14. How the International CGI built GeoSciML (2003-2008) The first step was to create a logical model based on internationally agreed concepts of geoscience (we call this a conceptual model for short) showing: • the objects in the system • what their properties (attributes) are • how they relate to each other. This has been built using Universal Modelling Language (UML). This is thus a Model Derived Architecture (MDA) – as required increasingly by law on the international scene. Model first then XML schema second. Very important. The UML model was then used to define the structure of the mark-up language for data transfer. The ‘profile’ of UML modelling used was especially designed so that an XML ‘application of GML’ could be produced from it. The mark-up language used is XML (W3C) and incorporates pre-existing standard implementations, in particular Geography Mark-up Language (GML 3.1.1) developed by OGC. GeoSciML is a GeoScience Mark-up Language based on GML encoded in XML.

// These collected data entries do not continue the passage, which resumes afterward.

<file path="config.mk">
export PLATFORM = sky130hd
export DESIGN_NAME = led_uart_reporter
export DESIGN_NICKNAME = d
export VERILOG_FILES = /design/src/rtl/led_uart_reporter.sv
export SDC_FILE = /design/constraint.sdc
export NUM_CORES = 1
export LEC_CHECK = 0
export BUFFER_PORTS_ARGS = -buffer_cell sky130_fd_sc_hd__buf_2
export CORE_MARGIN = 4
export CORE_UTILIZATION = 45
export CTS_CLUSTER_SIZE = 10
export DETAILED_ROUTE_END_ITERATION = 6
export SLEW_MARGIN = 20
export SYNTH_ARGS = -nofsm -noshare
export SYNTH_HDL_FRONTEND = slang
export SYNTH_SLANG_ARGS = --single-unit
</file>
<file path="constraint.sdc">
create_clock -name Clock -period 2.3 [get_ports Clock]
set_clock_uncertainty 0.1 [all_clocks]
set_input_delay 0.46 -clock Clock [delete_from_list [all_inputs] [get_ports Clock]]
set_output_delay 0.46 -clock Clock [all_outputs]
set_load 0.02 [all_outputs]
</file>
<file path="src/rtl/led_uart_reporter.sv">
// led_uart_reporter: watches the MiniAlu LED bus and reports every change as an 8N1 UART frame.
// Each new LED value is queued in a small FIFO and sent LSB first on a single TX pin.
//
// Ports:
//   Clock      - system clock, rising edge
//   Reset      - asynchronous, active-low reset
//   iLed       - LED value from the ALU, synchronous to Clock
//   oTx        - UART serial output, idles high, driven from a register
//   oBusy      - a frame is in flight or the FIFO holds data
//   oOverflow  - sticky: a change was dropped because the FIFO was full
//   oFifoCount - number of queued entries
module led_uart_reporter #(
  parameter int unsigned CLKS_PER_BIT = 434,  // >= 2
  parameter int unsigned FIFO_DEPTH   = 8     // power of 2, >= 2
) (
  input  logic                        Clock,
  input  logic                        Reset,
  input  logic [7:0]                  iLed,
  output logic                        oTx,
  output logic                        oBusy,
  output logic                        oOverflow,
  output logic [$clog2(FIFO_DEPTH):0] oFifoCount
);

  localparam int unsigned PtrW  = $clog2(FIFO_DEPTH);
  localparam int unsigned CntW  = PtrW + 1;
  localparam int unsigned BaudW = (CLKS_PER_BIT > 1) ? $clog2(CLKS_PER_BIT) : 1;

  localparam logic [CntW-1:0]  Full     = CntW'(FIFO_DEPTH);
  localparam logic [BaudW-1:0] BaudLast = BaudW'(CLKS_PER_BIT - 1);

  typedef enum logic [1:0] {StIdle, StStart, StData, StStop} state_e;

  // Change detect and FIFO state
  logic [7:0]      prev_led_q, prev_led_d;
  logic [7:0]      mem_q [FIFO_DEPTH];
  logic [PtrW-1:0] wr_ptr_q, wr_ptr_d;
  logic [PtrW-1:0] rd_ptr_q, rd_ptr_d;
  logic [CntW-1:0] count_q, count_d;
  logic            ovf_q, ovf_d;

  // Transmitter state
  state_e          state_q, state_d;
  logic [BaudW-1:0] baud_q, baud_d;
  logic [2:0]      bit_idx_q, bit_idx_d;
  logic [7:0]      shift_q, shift_d;
  logic            tx_q, tx_d;

  logic push, pop, full, wr_en, baud_wrap;

  // FIFO bookkeeping
  always_comb begin
    push  = (iLed != prev_led_q);
    pop   = (state_q == StIdle) && (count_q != '0);
    full  = (count_q == Full);
    // A pop in the same cycle frees the slot, so a push into a full FIFO is still accepted.
    wr_en = push && (!full || pop);

    prev_led_d = push ? iLed : prev_led_q;
    wr_ptr_d   = wr_en ? wr_ptr_q + PtrW'(1) : wr_ptr_q;
    rd_ptr_d   = pop ? rd_ptr_q + PtrW'(1) : rd_ptr_q;
    ovf_d      = ovf_q | (push && full && !pop);

    count_d = count_q;
    unique case ({wr_en, pop})
      2'b10:   count_d = count_q + CntW'(1);
      2'b01:   count_d = count_q - CntW'(1);
      default: count_d = count_q;
    endcase
  end

  // Transmit FSM; tx_d is the level oTx takes after this edge.
  always_comb begin
    state_d   = state_q;
    baud_d    = baud_q;
    bit_idx_d = bit_idx_q;
    shift_d   = shift_q;
    tx_d      = tx_q;
    baud_wrap = (baud_q == BaudLast);

    unique case (state_q)
      StIdle: begin
        tx_d = 1'b1;
        if (pop) begin
          shift_d = mem_q[rd_ptr_q];
          state_d = StStart;
          baud_d  = '0;
          tx_d    = 1'b0;
        end
      end
      StStart: begin
        if (baud_wrap) begin
          baud_d    = '0;
          bit_idx_d = 3'd0;
          state_d   = StData;
          tx_d      = shift_q[0];
        end else begin
          baud_d = baud_q + BaudW'(1);
        end
      end
      StData: begin
        if (baud_wrap) begin
          baud_d    = '0;
          shift_d   = shift_q >> 1;
          bit_idx_d = bit_idx_q + 3'd1;
          if (bit_idx_q == 3'd7) begin
            state_d = StStop;
            tx_d    = 1'b1;
          end else begin
            // Next data bit is the one that lands in shift[0] after the shift.
            tx_d = shift_q[1];
          end
        end else begin
          baud_d = baud_q + BaudW'(1);
        end
      end
      StStop: begin
        tx_d = 1'b1;
        if (baud_wrap) begin
          baud_d  = '0;
          state_d = StIdle;
        end else begin
          baud_d = baud_q + BaudW'(1);
        end
      end
      default: begin
        state_d = StIdle;
        baud_d  = '0;
        tx_d    = 1'b1;
      end
    endcase
  end

  always_ff @(posedge Clock or negedge Reset) begin
    if (!Reset) begin
      prev_led_q <= 8'h00;
      wr_ptr_q   <= '0;
      rd_ptr_q   <= '0;
      count_q    <= '0;
      ovf_q      <= 1'b0;
      state_q    <= StIdle;
      baud_q     <= '0;
      bit_idx_q  <= 3'd0;
      shift_q    <= 8'h00;
      tx_q       <= 1'b1;
      for (int i = 0; i < int'(FIFO_DEPTH); i++) begin
        mem_q[i] <= 8'h00;
      end
    end else begin
      prev_led_q <= prev_led_d;
      wr_ptr_q   <= wr_ptr_d;
      rd_ptr_q   <= rd_ptr_d;
      count_q    <= count_d;
      ovf_q      <= ovf_d;
      state_q    <= state_d;
      baud_q     <= baud_d;
      bit_idx_q  <= bit_idx_d;
      shift_q    <= shift_d;
      tx_q       <= tx_d;
      if (wr_en) begin
        mem_q[wr_ptr_q] <= iLed;
      end
    end
  end

  assign oTx        = tx_q;
  assign oBusy      = (state_q != StIdle) || (count_q != '0);
  assign oOverflow  = ovf_q;
  assign oFifoCount = count_q;

endmodule

</file>
==> Yosys cells after proc, flatten, opt, wreduce, memory -nomap -nowiden <==
Cells that the tools add are included.
{ "word_totals": {"word_cells": 91, "ff_bits": 106, "inputBits": 10} }
{ "op_classes": {"mux": 27, "order_cmp": 3, "n_addsub": 6, "reduce_logical": 20, "n_bitwise": 3, "eq_ne": 14} }
{ "op_table": {"columns": ["op", "count"], "rows": [
  ["64-bit bitwise mux", 1],
  ["8-bit 2-to-1 mux", 5],
  ["8-bit binary-select mux with 3-bit select", 1],
  ["8-bit demux with 3-bit select", 1],
  ["9-bit 2-to-1 mux", 2],
  ["9-bit one-hot mux with 2 select lines", 1],
  ["8-bit one-hot mux with 2 select lines", 1],
  ["2-bit 2-to-1 mux", 5],
  ["2-bit inequality test, second input constant", 5],
  ["3-bit by 1-bit adder with 3-bit output, second input constant", 3],
  ["9-bit by 1-bit adder with 9-bit output, second input constant", 1],
  ["9-bit == test, second input constant", 1],
  ["4-bit greater-or-equal comparator, second input constant", 2],
  ["8-bit inequality test", 1],
  ["3-bit NOT with 4-bit output", 2],
  ["2-bit one-hot mux with 4 select lines", 1],
  ["4-bit one-hot mux with 2 select lines", 1],
  ["2-bit nonzero test", 4],
  ["2-bit == test, second input constant", 3],
  ["3-bit 2-to-1 mux", 2],
  ["3-bit one-hot mux with 2 select lines", 1],
  ["3-bit AND reduction", 2],
  ["1-bit logical AND", 5],
  ["5-bit AND reduction", 1],
  ["15 further kinds", 21]
]} }

==> Depth between registers and ports, before layout <==
Gate-level depths: netlist (run 1).
{ "depth": {"word_depth": 6, "ltp_mapped": 12} }

==> Least setup slack after synthesis (run 1) <==
No wires, ideal clock.
{ "synth_timing": {"path_kind": "register -> register", "start": "register count_q[1] (netlist: oFifoCount[1])", "end": "register count_q[2] (netlist: oFifoCount[2])", "t_arrival_ns": 2.284, "stages_incl_launch_ff": 12, "path_slack_ns": -0.220, "path_buffers": 2, "required_time_ns": 2.063, "synth_period_minus_slack_ns": 2.520, "path_cell_list": "dfrtp_1 -> clkbuf_2 -> nor4_2 -> nor2b_1 -> clkbuf_1 -> ha_1 -> xor2_1 -> ha_1 -> a21oi_1 -> xor2_1 -> nor2_1 -> xor2_1"} }
{ "synth_between": {"elab_chain_len": 6} }
{ "synth_rtl": {"columns": ["item", "line_no", "text"], "rows": [
  ["start: declaration", "39", "logic [CntW-1:0] count_q, count_d;"],
  ["start signal: assignment", "153", "count_q <= count_d;"],
  ["4-bit nonzero test *", "54", "pop = (state_q == StIdle) && (count_q != '0);"],
  ["1-bit logical AND *", "54", null],
  ["net pop", "49", "logic push, pop, full, wr_en, baud_wrap;"],
  ["1-bit logical OR", "57", "wr_en = push && (!full || pop);"],
  ["1-bit logical AND", "57", null],
  ["2-bit by 1-bit == test with 1-bit output or 2-bit == test (tied branches)", "65", "unique case ({wr_en, pop})"],
  ["4-bit one-hot mux with 2 select lines or 2-bit nonzero test (tied branches)", null, null]
]} }
The timed path passes the listed nets; every way through them passes the cells marked *.
A chain may end at the register's enable or synchronous reset.

==> Worst setup path after layout (run 1) <==
{ "layout_timing": {"start": "register prev_led_q[4]", "end": "register count_q[2] (netlist: oFifoCount[2])"} }
{ "layout_between": {"elab_chain_len": 4} }
{ "layout_rtl": {"columns": ["item", "line_no", "text"], "rows": [
  ["start: declaration", "35", "logic [7:0] prev_led_q, prev_led_d;"],
  ["start signal: assignment", "150", "prev_led_q <= prev_led_d;"],
  ["8-bit inequality test *", "53", "push = (iLed != prev_led_q);"],
  ["1-bit logical AND *", "57", null],
  ["2-bit by 1-bit == test with 1-bit output or 2-bit == test (tied branches)", "65", null],
  ["4-bit one-hot mux with 2 select lines or 2-bit nonzero test (tied branches)", null, null]
]} }
Every way passes the cells marked *; elsewhere a longest branch is shown, timed or not.

==> summary.txt, run 1 <==
Status: complete, but fails checks
Violated checks: hold timing
Max Cap Violations: 0
Req. time, crit path: 2470 ps
Tot Pwr: 8.82 mW
Worst slew pin tran: 619 ps
Worst EP arrival: 2390 ps
First-pass GRT wire length: 16600 um
Setup-failing EPs final: 0
Peak supply drop: 0.000852 V
Pin count of the biggest net entering global routing: 46
DRT Wirelength: 9790 um
Final worst path period share: 96.3%
Type of destination of the critical path: flop
Vias in the first global route: 3168
Initial antenna violation count: 0
Sum Neg Setup Slack: 0 ps
Ys async rst share: 100%
RSZ-0062 raised after global routing: true
DP HPWL: 6670 um
Sequential share of the synthesized area: 51.8%
Startpoint Class: flop
DRC: 0
Total track usage: 16.4%
Clk pwr share: 18.9%
DR pass1 iterations: 4
Fin nets: 449
Post-Syn Area: 5130 sq um
Vias/cell: 5.25
DIE AREA: 13200 sq um
Cts-stage hold buffer count: 0
Switching power: 3.02 mW
WP buf/inv: 0
Worst skew pair latency: 350 ps
Initial detailed-routing violation count: 96
Slowest stage delay, CP: 400 ps
Finished Cell Area: 6020 sq um
CP max stage cell: dfrtp_1
Gate family responsible for the most delay along the worst path: XOR/XNOR gates
Placed Instances: 551
Die height: 115 um
Pwr dens: 1460 nW/um^2
Post-Syn Area per Cell: 13.2 sq um
Post-DRT Antenna Nets: 0
Main flop type after synthesis: dfrtp_1
Worst-path clk slew: 80 ps
Total global routing overflow: 0
Layout Area Growth over Synthesis: 17.4%
CTS tree: built
Fin cells: 570
Instance count of the mapped netlist: 389
N_diodes: 0
Combinational power share: 43.7%
Tightest Hold Check Type: in2async
EDFF count, synth: 0
Core ar.: 11000 sq um
Peak Freq: 0.451 GHz
Cts bufs inserted: 9
Hold Slack: -10.1 ps
RR Startpoint: prev_led_q[4]
Clock buffer depth: 2
Switch share: 34.2%
Crit Path Class: reg2reg
PortBufs: 16
Starting Density: 46.7%
Yosys Warn Count: 0
Slew HR: 58.7%
Final GP Congestion: 0.737
Minimum clock period: 2220 ps
Vias post-DR: 2990
Clock Root Buffer: clkbuf_16
Leak: 2.63 nW
CTS Sinks: 106
Max Transition Viols Final: 0
Htree depth: 3
Final Core Density: 54.8%
Crit path from: prev_led_q[4]
Cell mode on critical path: xor2_1
Seq cells post-synth: 106
Mapped Nets: 413
Share of layout cells above drive strength 1: 43.0%
Placed cell areas: 5590 sq um
Wire per inst: 17.2 um
# IOs: 17
Worst-path cell chain: xnor2_2 > nand4_1 > o21ai_4 > ha_4 > xor2_2 > ha_2 > a21oi_2 > xor2_1 > nor2_1 > xor2_1
CP max FO: 3
Final hold vios: 30
Die X: 115 um
Synth unique cells: 51
Int Pwr: 5.80 mW
Seq pwr share: 37.4%
Cell Rows: 38
[per-layer routing]
metal / wire length, um / track usage (%) / vias to the layer above
met5: 0 / 0 / -
met4: 107 / 4.23 / 0
met3: 223 / 4.11 / 7
met2: 4770 / 26.4 / 25
met1: 4680 / 22.5 / 1514
li1: - / - / 1444
[metrics by stage]
stage	hold WS, ps	worst slack (ps)
5_1_grt	31.0	-11.0
2_1_floorplan	64.4	3.54
6_report	-10.1	84.3
4_1_cts	0.237	-26.6
3_5_place_dp	361	-186
3_3_place_gp	358	-195
[synthesized netlist by cell type, drive strengths merged (3+ instances only)]
master / count / share of area (%)
inv: 6 / 0.44
mux2i: 8 / 1.6
nand4: 3 / 0.49
ha: 14 / 3.4
nand3: 7 / 0.68
nor2: 19 / 1.5
mux2: 68 / 16
o21ai: 22 / 2.2
nor3: 6 / 0.59
dfrtp: 105 / 51
nand2: 25 / 1.8
xor2: 9 / 1.5
nand3b: 3 / 0.44
buf: 18 / 2.4
mux4: 16 / 7.0
clkbuf: 16 / 1.2
a21oi: 4 / 0.39
xnor2: 13 / 2.2
[flip-flops by register name, summed over array words and instances (netlist names)]
register	count
mem_q	64
baud_q	9
prev_led_q	8
shift_q	8
oFifoCount	4
bit_idx_q	3
rd_ptr_q	3
wr_ptr_q	3
state_q	2
oOverflow	1
oTx	1
[worst register-to-register path: cells and delay by family, from the launching register on]
kind / cells / cell delay, ps
AOI/OAI and AO/OA: 2 / 320
adders and majority gates: 2 / 360
xor gates and xnor gates: 4 / 590
DFF: 1 / 400
and+or+nand+nor: 2 / 360
[final cells by class]
type / count / area, sq um
Inverter: 6 / 22.5
Clock buffer: 9 / 225
Fill cell: 918 / 4960
Tap cell: 140 / 175
Clock inverter: 7 / 105
Timing Repair Buffer: 59 / 463
Sequential cell: 106 / 2660
Multi-Input combinational cell: 243 / 2370
[cells in the final DEF, fill, tap and decap left out, types with 4 or more instances in the layout]
master,Yosys,layout
ha_1,14,10
buf_2,7,15
o21ai_0,19,19
xnor2_1,13,10
xor2_1,9,8
mux4_2,16,16
mux2i_1,8,8
buf_4,8,38
buf_12,0,4
nor2_1,17,17
nand3_1,7,7
dfrtp_1,105,104
mux2_2,58,58
mux2_4,8,9
clkbuf_16,0,9
nor3_1,6,6
nand2_1,25,25
[logic make-up after synthesis]
logic type	after synthesis	share of synthesized area, %
compound gates	37	4.47
xor+xnor	22	3.76
fa+ha+maj	14	3.42
buf+inv	40	4.00
flops	106	51.8
mux	92	24.1
simple gates	78	8.49
[power by group through the flow]
| stage | clock network [mW] | registers (mW) | logic, mW |
|---|---|---|---|
| after floorplan | 0 | 3.15 | 2.85 |
| after global placement | 0 | 3.28 | 3.71 |
| after detailed placement | 0 | 3.32 | 3.81 |
| after CTS | 1.72 | 3.29 | 3.85 |
| after global routing | 1.79 | 3.42 | 4.23 |
| final | 1.67 | 3.30 | 3.85 |
[path summary, 6_finish.rpt]
kind	endpoint	slack [ps]	depth (start not counted)
hold reg to reg	shift_q[7]	380	2
max in group asynchronous	mem_q[24]	1410	2
hold / removal	baud_q[4]	-10	1
min in group Clock	prev_led_q[1]	170	1
setup / recovery	oFifoCount[2]	80	10
setup reg to reg	oFifoCount[2]	80	10
[repair_timing]
item,in CTS,in global routing
hold endpoints to repair,0,0
endpoints found under the setup margin,26,26
gates resized for setup,6,12
pin swaps,2,7
setup buffers,4,0
Power figures use the tool's default switching activity.
==> run 2: changes to the inputs <==
- CORE_MARGIN: 4 -> 1
==> summary.txt, run 2 (synthesis results as in run 1) <==
Status: complete, but fails checks
Max Cap Violations: 0
CTS Sinks: 106
Vias in the first global route: 3245
Int Pwr: 5.91 mW
Core ar.: 11000 sq um
First-pass GRT wire length: 16800 um
Most common library cell in the layout ignoring fill and taps: dfrtp_1
Crit path from: state_q[0]
Pin count of the biggest net entering global routing: 45
N_diodes: 0
Violated checks: setup timing
Seq pwr share: 37.1%
Initial detailed-routing violation count: 113
Max FFs per register: 64
DIE AREA: 11800 sq um
Pwr dens: 1450 nW/um^2
Wire per inst: 17.5 um
Vias post-DR: 3092
RR Startpoint: state_q[0]
Peak Freq: 0.430 GHz
Hold Slack: 297 ps
Cell Rows: 38
Type of destination of the critical path: flop
Clk pwr share: 17.0%
Tightest Hold Check Type: in2reg
Most crowded layer after global routing: met2
DR pass1 iterations: 4
Global-route met2 utilization: 31.5%
Area occupied by multi-input gates: 2430 sq um
Final Core Density: 56.0%
Biggest register: mem_q
Setup-failing EPs final: 11
CP max FO: 8
Htree depth: 3
Fin cells: 577
Sum Neg Setup Slack: -213 ps
Tot Pwr: 8.93 mW
Placed Instances: 548
Req. time, crit path: 2430 ps
Worst Setup Slack, final: -28.0 ps
Total track usage: 19.1%
Largest regs: mem_q x64, baud_q x9
Fill count: 884
Startpoint Class: flop
DP HPWL: 6640 um
Peak supply drop: 0.000676 V
Vias/cell: 5.36
PortBufs: 16
Layout Area Growth over Synthesis: 19.9%
Clock Root Buffer: clkbuf_16
Die height: 109 um
Hold Startpoint: iLed[2]
Worst-path clk slew: 80 ps
DRC: 0
Final GP Congestion: 0.759
Starting Density: 46.7%
Leak: 2.73 nW
Switching power: 3.02 mW
Final worst path period share: 101%
Final hold vios: 0
Sequential cell area: 2660 sq um
Slew HR: 58.9%
Leading cell types in the layout, fill and taps excluded: 103 x dfrtp_1, 42 x mux2_2, 38 x buf_4, 25 x mux2_4, 25 x nand2_1
Clock buffer depth: 2
Share of layout cells above drive strength 1: 43.9%
Initial antenna violation count: 0
Worst skew pair latency: 350 ps
Worst slew pin tran: 616 ps
Post-DRT Antenna Nets: 0
Switch share: 33.8%
Total global routing overflow: 0
DRT Wirelength: 10100 um
Minimum clock period: 2330 ps
Crit Path Class: reg2reg
Cts bufs inserted: 9
Max Transition Viols Final: 0
Met1 usage: 25.1%
CTS tree: built
RSZ-0062 raised after global routing: true
Die X: 109 um
GR Util met3: 4.54%
Fin nets: 456
Worst EP arrival: 2450 ps
Combinational power share: 45.9%
# IOs: 17
==> run 2: worst paths after layout <==
| kind | to | slack (ps) | depth (start not counted) |
|---|---|---|---|
| max in group asynchronous | rd_ptr_q[2] | 1010 | 3 |
| hold reg to reg | shift_q[0] | 390 | 2 |
| setup / recovery | mem_q[11] | -30 | 10 |
| min in group asynchronous | baud_q[4] | 470 | 2 |
| hold / removal | prev_led_q[2] | 300 | 2 |
| setup reg to reg | mem_q[11] | -30 | 10 |
==> run 2: repair_timing <==
action | in CTS | in global routing
hold buffers | 1 | 0
pin swaps | 6 | 8
setup endpoints to repair | 26 | 38
gates resized for setup | 11 | 30
hold endpoints to repair | 23 | 0
buffers inserted | 9 | 3
==> run 2: power groups by stage <==
stage          clock network, mW  logic, mW  registers, mW
3_5_place_dp                   0       3.78           3.32
3_3_place_gp                   0       3.70           3.29
5_1_grt                     1.63       4.50           3.43
6_report                    1.52       4.10           3.31
2_1_floorplan                  0       2.85           3.15
4_1_cts                     1.57       3.89           3.30
==> run 2: critical path: stages (launching register included) <==
cell and delay (ps):
dfrtp_1 400, inv_2 90, ha_4 140, nand3b_1 180, o21ai_2 100, buf_6 130, buf_12 120, buf_6 100
nor4bb_2 260, buf_4 280, mux2_4 320
==> run 2: per-stage QoR <==
| step | cell area, sq um | setup WS (ps) |
|---|---|---|
| after floorplan | 5170 | 3.54 |
| after global placement | 5580 | -181 |
| after detailed placement | 5580 | -206 |
| after CTS | 6010 | 4.43 |
| after global routing | 6150 | -123 |
| final | 6150 | -28.0 |
==> run 2: per-layer routing <==
metal / wire [um] / vias to the layer above
met4: 74 / 0
met3: 266 / 6
met5: 0 / -
met2: 4990 / 37
met1: 4780 / 1581
li1: - / 1468
==> run 2: layout make-up <==
cell class	count	area share (%)
flip-flops and latches	106	43.2
repair buffers	66	9.22
clock buffers	11	4.11
multi-input cells	243	39.5
clock inverters	5	0.732
inverters	6	0.366
well taps	140	2.85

15. Using International standards to engender interoperability: http://www.geosciml.org

16. The scope of GeoSciML • The scientific information (not cartography) normally shown on geological maps including: • Geologic Units • Earth materials (lithologies) • Geologic Structures This information is mainly interpretative • Boreholes • Samples and measurements and further observations

18. What we can do with GeoSciML GML-based data can be used in OGC web services: Rendered into a queryable map … … formatted into a report or …. … read and used by any WFS/GML enabled application

19. It's a walk through of the draft conceptual design. It's a walk through of the draft conceptual design.

20. Testbed demonstrator

21. What next for GeoSciML? • EXPRESSING NERC owned and managed geographically located data as UML modelled and designed GML as XML schemas enhanced with concept standardisation, moves us quite far along the road towards greater interoperability between scientific data of similar domain, and prepares the ground for intra-domain combination of data e.g. INSPIRE ANNEX II data being used with ANNEX I and III • HOWEVER it helps to EXPOSE the fact that we may not have understood as well as we thought our own data and did not understand the data quality and conditioning required to let ‘others’ ‘use’ ‘our’ data e.g. BGS has learnt in setting up GeoSciML services that we must map (in the data) some of our internal concepts to internationally agreed ones; BGS has learnt that some of our quality assured ISO 9001:2000 registered data may not be fit for purpose for letting ‘others’ in integrated science use it ‘in the real world’… • Data for integrated sharing must be data conditioned and made fit for purpose and in 2009 GeoSciML version 3 will be developed with a wider INSPIRE and OneGeology scope.

22. Conclusion The drive for integrated science is pushing the development of data models such as CSML and GeoSciML which are further highlighting the need to put effort into data conditioning for interoperability on as many levels as possible.